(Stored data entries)
File: config.mk
export PLATFORM = sky130hd
export DESIGN_NAME = cam_ctl
export DESIGN_NICKNAME = d
export VERILOG_FILES = /design/src/logic/cam_pkg.sv /design/src/logic/cam_ctl.sv
export SDC_FILE = /design/constraint.sdc
export NUM_CORES = 1
export LEC_CHECK = 0
export BUFFER_PORTS_ARGS = -buffer_cell sky130_fd_sc_hd__buf_2
export CAP_MARGIN = 20
export CORE_MARGIN = 1.5
export CORE_UTILIZATION = 55
export CTS_CLUSTER_DIAMETER = 40
export DETAILED_ROUTE_END_ITERATION = 12
export GPL_ROUTABILITY_DRIVEN = 1
export PLACE_DENSITY_LB_ADDON = 0.05
export SKIP_LAST_GASP = 1
export SLEW_MARGIN = 0
export SYNTH_ARGS = -nofsm -noshare
export SYNTH_HDL_FRONTEND = slang
export SYNTH_SLANG_ARGS = --single-unit
File: constraint.sdc
create_clock -name aclk -period 4.1 [get_ports aclk]
set_input_delay 0.205 -clock aclk [delete_from_list [all_inputs] [get_ports aclk]]
set_output_delay 0.205 -clock aclk [all_outputs]
set_load 0.05 [all_outputs]
File: src/logic/cam_pkg.sv
/*
 * Constants, register map and field layout of the counter array module
 * control block.
 * Assumes a 100 MHz system clock and an AXI4-Lite master with 32-bit data.
 */
// Overview of operation
// - Match enable sets module flag when counter equals compare value.
// - Toggle enable inverts module pin when counter equals compare value.
// - Toggle and pulse-width enables together select frequency output mode.
// - Counter low byte is readable and writable by software.
// - Each of five modules has a readable, writable compare high byte.
// - Counter low read latches high byte for the following high read.
// - Counter wrap always sets overflow flag, even during a control write.

`default_nettype none

package cam_pkg;

	// ----------------------------------------------------------------
	// Sizes
	// ----------------------------------------------------------------
	localparam int NUM_MOD = 5;
	localparam int ADDR_W  = 10;
	localparam int DATA_W  = 32;

	// ----------------------------------------------------------------
	// Register indices; byte address is four times the index
	// ----------------------------------------------------------------
	localparam logic [NUM_MOD-1:0][7:0] IDX_CAP_HI =
		{8'hFE, 8'hEE, 8'hEC, 8'hEA, 8'hFC};
	localparam logic [NUM_MOD-1:0][7:0] IDX_CAP_LO =
		{8'hE4, 8'hE3, 8'hE2, 8'hE1, 8'hE0};
	localparam logic [NUM_MOD-1:0][7:0] IDX_MODE =
		{8'hDE, 8'hDD, 8'hDC, 8'hDB, 8'hDA};
	localparam logic [7:0] IDX_CNT_LO = 8'hF9;
	localparam logic [7:0] IDX_CNT_HI = 8'hFA;
	localparam logic [7:0] IDX_CTRL   = 8'hD8;

	// ----------------------------------------------------------------
	// Mode register fields
	// ----------------------------------------------------------------
	localparam int MODE_WIDE_BIT  = 7;
	localparam int MODE_FALL_BIT  = 4;
	localparam int MODE_MATCH_BIT = 3;
	localparam int MODE_TOG_BIT   = 2;
	localparam int MODE_PWM_BIT   = 1;
	localparam int MODE_MASK_BIT  = 0;

	// ----------------------------------------------------------------
	// Control register fields: flags in 4:0
	// ----------------------------------------------------------------
	localparam int CTRL_OVF_BIT = 7;
	localparam int CTRL_RUN_BIT = 6;

	// ----------------------------------------------------------------
	// Reset values, limits and responses
	// ----------------------------------------------------------------
	localparam logic [7:0]  RST_BYTE    = 8'h00;
	localparam logic [15:0] RST_CNT     = 16'h0000;
	localparam logic [15:0] CNT_MAX     = 16'hFFFF;
	localparam logic [7:0]  BYTE_MAX    = 8'hFF;
	localparam logic [1:0]  RESP_OKAY   = 2'b00;
	localparam logic [1:0]  RESP_SLVERR = 2'b10;

	function automatic logic [ADDR_W-1:0] byte_addr(input logic [7:0] idx);
		return {idx, 2'b00};
	endfunction : byte_addr

endpackage : cam_pkg

`default_nettype wire

File: src/logic/cam_ctl.sv
/*
 * Counter array module control: shared 16-bit counter, five compare
 * modules with match, toggle, frequency output and PWM, behind an
 * AXI4-Lite register slave.
 * Assumes one system clock, a synchronous active-low reset and a master
 * that keeps AXI4-Lite handshake rules.
 */
// The AXI4-Lite interface to the registers was decided locally.
`timescale 1ns/1ps
`default_nettype none

module cam_ctl
(
	// Clock, reset, enable
	input  wire logic                          aclk,
	input  wire logic                          aresetn,
	input  wire logic                          clk_en,
	// AXI4-Lite write address
	input  wire logic [cam_pkg::ADDR_W-1:0]    s_axi_awaddr,
	input  wire logic                          s_axi_awvalid,
	output logic                               s_axi_awready,
	// AXI4-Lite write data
	input  wire logic [cam_pkg::DATA_W-1:0]    s_axi_wdata,
	input  wire logic [3:0]                    s_axi_wstrb,
	input  wire logic                          s_axi_wvalid,
	output logic                               s_axi_wready,
	// AXI4-Lite write response
	output logic [1:0]                         s_axi_bresp,
	output logic                               s_axi_bvalid,
	input  wire logic                          s_axi_bready,
	// AXI4-Lite read address
	input  wire logic [cam_pkg::ADDR_W-1:0]    s_axi_araddr,
	input  wire logic                          s_axi_arvalid,
	output logic                               s_axi_arready,
	// AXI4-Lite read data
	output logic [cam_pkg::DATA_W-1:0]         s_axi_rdata,
	output logic [1:0]                         s_axi_rresp,
	output logic                               s_axi_rvalid,
	input  wire logic                          s_axi_rready,
	// Module outputs and flags
	output logic [cam_pkg::NUM_MOD-1:0]        module_output_pin,
	output logic [cam_pkg::NUM_MOD-1:0]        compare_event_flag,
	output logic                               counter_overflow_flag
);

	import cam_pkg::*;

	// ----------------------------------------------------------------
	// State
	// ----------------------------------------------------------------
	typedef struct packed {
		logic [15:0]               counter;
		logic [7:0]                high_snap;
		logic [NUM_MOD-1:0][7:0]   cap_hi;
		logic [NUM_MOD-1:0][7:0]   cap_lo;
		logic [NUM_MOD-1:0][7:0]   mode;
		logic [NUM_MOD-1:0]        flag;
		logic                      ovf;
		logic                      run;
		logic [NUM_MOD-1:0]        pin;
		logic                      aw_hold;
		logic [ADDR_W-1:0]         aw_addr;
		logic                      w_hold;
		logic [7:0]                w_byte;
		logic                      w_lane;
		logic                      bvalid;
		logic [1:0]                bresp;
		logic                      rvalid;
		logic [1:0]                rresp;
		logic [DATA_W-1:0]         rdata;
	} cam_state_type;

	cam_state_type st_ff;
	cam_state_type nxt_st;

	// ----------------------------------------------------------------
	// Per-module compare detection
	// ----------------------------------------------------------------
	logic [NUM_MOD-1:0] full_match;
	logic [NUM_MOD-1:0] low_match;
	logic [NUM_MOD-1:0] wide_high;
	logic [NUM_MOD-1:0] narrow_high;

	genvar gi;
	generate
		for (gi = 0; gi < NUM_MOD; gi++)
		begin : g_mod
			assign full_match[gi]  = st_ff.counter ==
				{st_ff.cap_hi[gi], st_ff.cap_lo[gi]};
			assign low_match[gi]   = st_ff.counter[7:0] == st_ff.cap_lo[gi];
			assign wide_high[gi]   = st_ff.counter >=
				{st_ff.cap_hi[gi], st_ff.cap_lo[gi]};
			assign narrow_high[gi] = st_ff.counter[7:0] >= st_ff.cap_lo[gi];
		end
	endgenerate

	// ----------------------------------------------------------------
	// Handshakes
	// ----------------------------------------------------------------
	// Ready drops with the clock enable so no beat is taken while frozen
	assign s_axi_awready = clk_en & ~st_ff.aw_hold & ~st_ff.bvalid;
	assign s_axi_wready  = clk_en & ~st_ff.w_hold & ~st_ff.bvalid;
	assign s_axi_arready = clk_en & ~st_ff.rvalid;

	logic hs_aw;
	logic hs_w;
	logic hs_ar;

	assign hs_aw = s_axi_awvalid & s_axi_awready;
	assign hs_w  = s_axi_wvalid & s_axi_wready;
	assign hs_ar = s_axi_arvalid & s_axi_arready;

	// ----------------------------------------------------------------
	// Next state
	// ----------------------------------------------------------------
	always_comb
	begin
		logic                  do_wr;
		logic [ADDR_W-1:0]     wa;
		logic [7:0]            wb;
		logic                  wl;
		logic                  hit;
		logic [NUM_MOD-1:0]    set_flag;
		logic                  set_ovf;
		logic [7:0]            rb;
		logic                  rhit;

		do_wr    = 1'b0;
		wa       = '0;
		wb       = RST_BYTE;
		wl       = 1'b0;
		hit      = 1'b0;
		set_flag = '0;
		set_ovf  = 1'b0;
		rb       = RST_BYTE;
		rhit     = 1'b0;
		nxt_st   = st_ff;

		// ------------------------------------------------------------
		// Counter and module outputs
		// ------------------------------------------------------------
		if (st_ff.run)
		begin
			nxt_st.counter = st_ff.counter + 16'h0001;
			if (st_ff.counter == CNT_MAX)
				set_ovf = 1'b1;
		end

		for (int i = 0; i < NUM_MOD; i++)
		begin
			if (st_ff.run)
			begin
				if (st_ff.mode[i][MODE_TOG_BIT] && st_ff.mode[i][MODE_PWM_BIT])
				begin
					// Frequency output: toggle and step the low compare on the same edge
					if (low_match[i])
					begin
						nxt_st.pin[i]    = ~st_ff.pin[i];
						nxt_st.cap_lo[i] = st_ff.cap_lo[i] + st_ff.cap_hi[i];
					end
				end
				else if (st_ff.mode[i][MODE_PWM_BIT])
				begin
					if (st_ff.mode[i][MODE_WIDE_BIT])
						nxt_st.pin[i] = wide_high[i];
					else
					begin
						nxt_st.pin[i] = narrow_high[i];
						// Duty reloads only at low byte wrap: no glitches
						if (st_ff.counter[7:0] == BYTE_MAX)
							nxt_st.cap_lo[i] = st_ff.cap_hi[i];
					end
				end
				else if (st_ff.mode[i][MODE_TOG_BIT] && full_match[i])
					nxt_st.pin[i] = ~st_ff.pin[i];
				if (st_ff.mode[i][MODE_MATCH_BIT] && full_match[i])
					set_flag[i] = 1'b1;
			end
		end

		// ------------------------------------------------------------
		// Write channel
		// ------------------------------------------------------------
		if (hs_aw)
		begin
			nxt_st.aw_hold = 1'b1;
			nxt_st.aw_addr = s_axi_awaddr;
		end
		if (hs_w)
		begin
			nxt_st.w_hold = 1'b1;
			nxt_st.w_byte = s_axi_wdata[7:0];
			nxt_st.w_lane = s_axi_wstrb[0];
		end

		if ((st_ff.aw_hold || hs_aw) && (st_ff.w_hold || hs_w) && !st_ff.bvalid)
		begin
			do_wr = 1'b1;
			wa    = st_ff.aw_hold ? st_ff.aw_addr : s_axi_awaddr;
			wb    = st_ff.w_hold ? st_ff.w_byte : s_axi_wdata[7:0];
			wl    = st_ff.w_hold ? st_ff.w_lane : s_axi_wstrb[0];
		end

		if (do_wr)
		begin
			nxt_st.aw_hold = 1'b0;
			nxt_st.w_hold  = 1'b0;
			nxt_st.bvalid  = 1'b1;
			if (wa == byte_addr(IDX_CNT_LO))
			begin
				hit = 1'b1;
				if (wl)
					nxt_st.counter[7:0] = wb;
			end
			else if (wa == byte_addr(IDX_CNT_HI))
			begin
				hit = 1'b1;
				if (wl)
					nxt_st.counter[15:8] = wb;
			end
			else if (wa == byte_addr(IDX_CTRL))
			begin
				hit = 1'b1;
				if (wl)
				begin
					nxt_st.ovf  = wb[CTRL_OVF_BIT];
					nxt_st.run  = wb[CTRL_RUN_BIT];
					nxt_st.flag = wb[NUM_MOD-1:0];
				end
			end
			else
			begin
				for (int i = 0; i < NUM_MOD; i++)
				begin
					if (wa == byte_addr(IDX_CAP_HI[i]))
					begin
						hit = 1'b1;
						if (wl)
							nxt_st.cap_hi[i] = wb;
					end
					if (wa == byte_addr(IDX_CAP_LO[i]))
					begin
						hit = 1'b1;
						if (wl)
							nxt_st.cap_lo[i] = wb;
					end
					if (wa == byte_addr(IDX_MODE[i]))
					begin
						hit = 1'b1;
						if (wl)
							nxt_st.mode[i] = wb;
					end
				end
			end
			nxt_st.bresp = hit ? RESP_OKAY : RESP_SLVERR;
		end
		else if (st_ff.bvalid && s_axi_bready)
			nxt_st.bvalid = 1'b0;

		// Hardware sets land after the write so an event is never lost
		nxt_st.flag = nxt_st.flag | set_flag;
		nxt_st.ovf  = nxt_st.ovf | set_ovf;

		// ------------------------------------------------------------
		// Read channel
		// ------------------------------------------------------------
		if (hs_ar)
		begin
			if (s_axi_araddr == byte_addr(IDX_CNT_LO))
			begin
				rhit = 1'b1;
				rb   = st_ff.counter[7:0];
				nxt_st.high_snap = st_ff.counter[15:8];
			end
			else if (s_axi_araddr == byte_addr(IDX_CNT_HI))
			begin
				rhit = 1'b1;
				rb   = st_ff.high_snap;
			end
			else if (s_axi_araddr == byte_addr(IDX_CTRL))
			begin
				rhit = 1'b1;
				rb   = {st_ff.ovf, st_ff.run, 1'b0, st_ff.flag};
			end
			else
			begin
				for (int i = 0; i < NUM_MOD; i++)
				begin
					if (s_axi_araddr == byte_addr(IDX_CAP_HI[i]))
					begin
						rhit = 1'b1;
						rb   = st_ff.cap_hi[i];
					end
					if (s_axi_araddr == byte_addr(IDX_CAP_LO[i]))
					begin
						rhit = 1'b1;
						rb   = st_ff.cap_lo[i];
					end
					if (s_axi_araddr == byte_addr(IDX_MODE[i]))
					begin
						rhit = 1'b1;
						rb   = st_ff.mode[i];
					end
				end
			end
			nxt_st.rvalid = 1'b1;
			nxt_st.rdata  = {24'h00_0000, rb};
			nxt_st.rresp  = rhit ? RESP_OKAY : RESP_SLVERR;
		end
		else if (st_ff.rvalid && s_axi_rready)
			nxt_st.rvalid = 1'b0;
	end

	// ----------------------------------------------------------------
	// Registers
	// ----------------------------------------------------------------
	always_ff @(posedge aclk)
	begin
		if (!aresetn)
		begin
			st_ff.counter   <= RST_CNT;
			st_ff.high_snap <= RST_BYTE;
			st_ff.cap_hi    <= '0;
			st_ff.cap_lo    <= '0;
			st_ff.mode      <= '0;
			st_ff.flag      <= '0;
			st_ff.ovf       <= 1'b0;
			st_ff.run       <= 1'b0;
			st_ff.pin       <= '0;
			st_ff.aw_hold   <= 1'b0;
			st_ff.aw_addr   <= '0;
			st_ff.w_hold    <= 1'b0;
			st_ff.w_byte    <= RST_BYTE;
			st_ff.w_lane    <= 1'b0;
			st_ff.bvalid    <= 1'b0;
			st_ff.bresp     <= RESP_OKAY;
			st_ff.rvalid    <= 1'b0;
			st_ff.rresp     <= RESP_OKAY;
			st_ff.rdata     <= '0;
		end
		else if (clk_en)
			st_ff <= nxt_st;
	end

	// ----------------------------------------------------------------
	// Outputs
	// ----------------------------------------------------------------
	assign s_axi_bvalid          = st_ff.bvalid;
	assign s_axi_bresp           = st_ff.bresp;
	assign s_axi_rvalid          = st_ff.rvalid;
	assign s_axi_rresp           = st_ff.rresp;
	assign s_axi_rdata           = st_ff.rdata;
	assign module_output_pin     = st_ff.pin;
	assign compare_event_flag    = st_ff.flag;
	assign counter_overflow_flag = st_ff.ovf;

endmodule : cam_ctl

`default_nettype wire

# Word level (Yosys, flattened, before mapping)

Cells that the tools add are included.

Add/subtract/negate cells: 6
Order comparisons: 10
Equal/unequal tests: 53
Muxes and demuxes: 173
Bitwise operators: 22
Reductions and logical operators: 56

Operators by type and width:

| operator                                       | number |
|---|---|
| two-way mux 8 bit                              | 75 |
| == test 10 bit (second input constant)         | 36 |
| two-way mux 87 bit                             | 3 |
| two-way mux 1 bit                              | 84 |
| == test 16 bit                                 | 5 |
| greater-or-equal comparator 16 bit             | 5 |
| two-way mux 80 bit                             | 1 |
| AND reduction 7 bit                            | 10 |
| adder 8 bit                                    | 5 |
| == test 8 bit                                  | 5 |
| greater-or-equal comparator 8 bit              | 5 |
| two-way mux 16 bit                             | 2 |
| two-way mux 10 bit                             | 3 |
| AND reduction 4 bit                            | 5 |
| logical AND 1 bit                              | 19 |
| adder 16 x 1 -> 16 bit (second input constant) | 1 |
| == test 16 bit (second input constant)         | 1 |
| AND reduction 2 bit                            | 8 |
| nonzero test 3 bit                             | 5 |
| two-way mux 7 bit                              | 2 |
| NOT 1 bit                                      | 12 |
| two-way mux 11 bit                             | 1 |
| != test 2 bit (second input constant)          | 5 |
| AND 1 bit                                      | 8 |
| other kinds (9)                                | 14 |

Register bits: 191
Output and inout port bits: 52

# Depth between registers and ports, before layout

Gate-level depths: netlist (run 1).

Depth after elaboration: 29
Depth in mapped cells: 12
Depth with buffers taken out: 10

# Least setup slack after synthesis (run 1)

No wires, ideal clock.

Kind: reg-to-reg
Start point: register st_ff (netlist bit s_axi_bvalid)
End point: register st_ff[108] in the netlist's numbering
Library setup time: 0.073 ns
Data arrival time: 2.549 ns
Required time: 4.027 ns
Path slack: 1.478 ns
Stages on the path, launching flop included: 8
Path buffers: 2
Clock period less this slack: 2.622 ns
Cell sequence: dfxtp_1 > a2111o_1 > or4_4 > buf_6 > or3_1 > buf_2 > nor2_8 > mux2i_1

Word-level cells in the longest chain between the ends: 10

Ends and longest elaborated chain:

| element                           | line                                           | source |
|---|---|---|
| start, declared                   | cam_ctl.sv:73                                  | `cam_state_type st_ff;` |
| start signal, assigned            | cam_ctl.sv:342                                 | `st_ff <= nxt_st;` |
| NOT 1 bit                         | cam_ctl.sv:101, cam_ctl.sv:102                 |  |
| AND 1 bit (on tied branches)      | cam_ctl.sv:101, cam_ctl.sv:102                 |  |
| AND 1 bit (on tied branches)      | cam_ctl.sv:109, cam_ctl.sv:110                 |  |
| logical OR 1 bit                  | cam_ctl.sv:196                                 | `if ((st_ff.aw_hold \|\| hs_aw) && (st_ff.w_hold \|\| hs_w) && !st_ff.bvalid)` |
| logical AND 1 bit                 | cam_ctl.sv:196                                 |  |
| logical AND 1 bit *               | cam_ctl.sv:196                                 |  |
| two-way mux 10 bit                | cam_ctl.sv:196                                 |  |
| == test 10 bit (on tied branches) | cam_ctl.sv:221, cam_ctl.sv:209, cam_ctl.sv:215 |  |
| NOT 1 bit (no line)               | --                                             |  |
| AND reduction 7 bit (no line)     | --                                             |  |

Every way passes the cells marked *; elsewhere a longest branch is shown, timed or not.
A chain may end at the register's enable or synchronous reset.

# Worst setup path after layout (run 1)

Start point: register st_ff[58] in the netlist's numbering
End point: register st_ff[128] in the netlist's numbering

Word-level cells in the longest chain between the ends: 14

Ends and longest elaborated chain:

| element                                             | line                           | source |
|---|---|---|
| NOT 1 bit                                           | cam_ctl.sv:101                 | `assign s_axi_awready = clk_en & ~st_ff.aw_hold & ~st_ff.bvalid;` |
| AND 1 bit (2 in a row)                              | cam_ctl.sv:101                 |  |
| AND 1 bit                                           | cam_ctl.sv:109                 | `assign hs_aw = s_axi_awvalid & s_axi_awready;` |
| logical OR 1 bit                                    | cam_ctl.sv:196                 |  |
| logical AND 1 bit (2 in a row)                      | cam_ctl.sv:196                 |  |
| two-way mux 10 bit (tied with other cells)          | cam_ctl.sv:196                 |  |
| == test 10 bit or two-way mux 8 bit (tied branches) | cam_ctl.sv:241, cam_ctl.sv:244 |  |
| two-way mux 8 bit                                   | cam_ctl.sv:241                 | `if (wa == byte_addr(IDX_CAP_LO[i]))` |
| two-way mux 80 bit                                  | cam_ctl.sv:221                 | `else if (wa == byte_addr(IDX_CTRL))` |
| two-way mux 87 bit                                  | cam_ctl.sv:215                 | `else if (wa == byte_addr(IDX_CNT_HI))` |
| two-way mux 87 bit                                  | cam_ctl.sv:209                 | `if (wa == byte_addr(IDX_CNT_LO))` |
| two-way mux 87 bit *                                | cam_ctl.sv:204                 | `if (do_wr)` |

Marked as above.

==> results of run 1 <==
layer usage:
layer / routed length, µm / track usage, %
met3: 6580 / 8.93
met1: 23400 / 54.2
met4: 4840 / 30.2
met5: 0 / 0
met2: 25900 / 65.2
where the power goes:
| group | total, mW | switching [mW] | internal (mW) | leakage, nW |
|---|---|---|---|---|
| clock network | 1.75 | 0.862 | 0.885 | 0.291 |
| registers | 1.90 | 0.0382 | 1.86 | 1.53 |
| logic | 0.569 | 0.412 | 0.157 | 4.28 |
| total | 4.22 | 1.31 | 2.90 | 6.10 |
registers in the layout (all words and copies together), names as in the netlist:
signal                 cells
compare_event_flag         5
counter_overflow_flag      1
module_output_pin          5
s_axi_bresp                1
s_axi_bvalid               1
s_axi_rdata                8
s_axi_rresp                1
s_axi_rvalid               1
st_ff                    166
cell type report:
class	instances	area, µm²	share of cell area, %
repair buffers	126	828	5.15
inverters	102	383	2.38
clock buffers	19	443	2.75
multi-input cells	1530	10100	62.7
well taps	341	427	2.65
flip-flops and latches	189	3780	23.5
clock inverters	13	141	0.879
logic make-up after synthesis:
group / Yosys count / synth area share [%]
AND/OR/NAND/NOR: 677 / 22.5
AO/OA/AOI/OAI: 562 / 24.6
buffers and inverters: 238 / 7.43
flip-flops: 189 / 25.4
adder cells (fa/ha/maj): 121 / 10.4
multiplexers: 119 / 8.07
XOR/XNOR: 25 / 1.47
other: 1 / 0.0252
critical path: cells and delay by family (launching register included):
family	cells	cell delay, ns
and+or+nand+nor	3	1.97
AOI/OAI and AO/OA	4	0.87
DFF	1	0.63
timing repair:
| action | in CTS | in global routing |
|---|---|---|
| endpoints found under the hold margin | 9 | 0 |
| hold buffers | 9 | 0 |
| gates resized for setup | 0 | 0 |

Task to carry out
Look above for the line that contains "greater-or-equal comparator 8". Starting there, transcribe every line exactly until you have copied the line that contains "Library setup time: 0.073 ns".

Solution
| greater-or-equal comparator 8 bit              | 5 |
| two-way mux 16 bit                             | 2 |
| two-way mux 10 bit                             | 3 |
| AND reduction 4 bit                            | 5 |
| logical AND 1 bit                              | 19 |
| adder 16 x 1 -> 16 bit (second input constant) | 1 |
| == test 16 bit (second input constant)         | 1 |
| AND reduction 2 bit                            | 8 |
| nonzero test 3 bit                             | 5 |
| two-way mux 7 bit                              | 2 |
| NOT 1 bit                                      | 12 |
| two-way mux 11 bit                             | 1 |
| != test 2 bit (second input constant)          | 5 |
| AND 1 bit                                      | 8 |
| other kinds (9)                                | 14 |

Register bits: 191
Output and inout port bits: 52

# Depth between registers and ports, before layout

Gate-level depths: netlist (run 1).

Depth after elaboration: 29
Depth in mapped cells: 12
Depth with buffers taken out: 10

# Least setup slack after synthesis (run 1)

No wires, ideal clock.

Kind: reg-to-reg
Start point: register st_ff (netlist bit s_axi_bvalid)
End point: register st_ff[108] in the netlist's numbering
Library setup time: 0.073 ns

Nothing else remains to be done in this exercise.